$ cat src/rtl/cfg_req_pkg.sv
package cfg_req_pkg;
  localparam int DW_W   = 32;
  localparam int BEAT_W = 2 * DW_W;

  localparam logic [7:0] FT_RD_T0 = 8'h04;
  localparam logic [7:0] FT_WR_T0 = 8'h44;
  localparam logic [7:0] FT_RD_T1 = 8'h05;
  localparam logic [7:0] FT_WR_T1 = 8'h45;
  localparam logic [7:0] TAG_RD   = 8'h1D;
  localparam logic [7:0] TAG_WR   = 8'h10;

  localparam int BUSNUM_DWA = 'h18;  // dword holding the bus-number registers
  localparam int HIDDEN_DWA = 'h10;  // first base-address dword of the root device

  typedef struct packed {
    logic [DW_W-1:0] dw0;
    logic [DW_W-1:0] dw1;
    logic [DW_W-1:0] dw2;
    logic [DW_W-1:0] pay;
    logic            three;
  } cfg_pkt_t;
endpackage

TO DO. How many lines in the records hold the string "localparam"? The number alone is the answer.

THE ANSWER. 10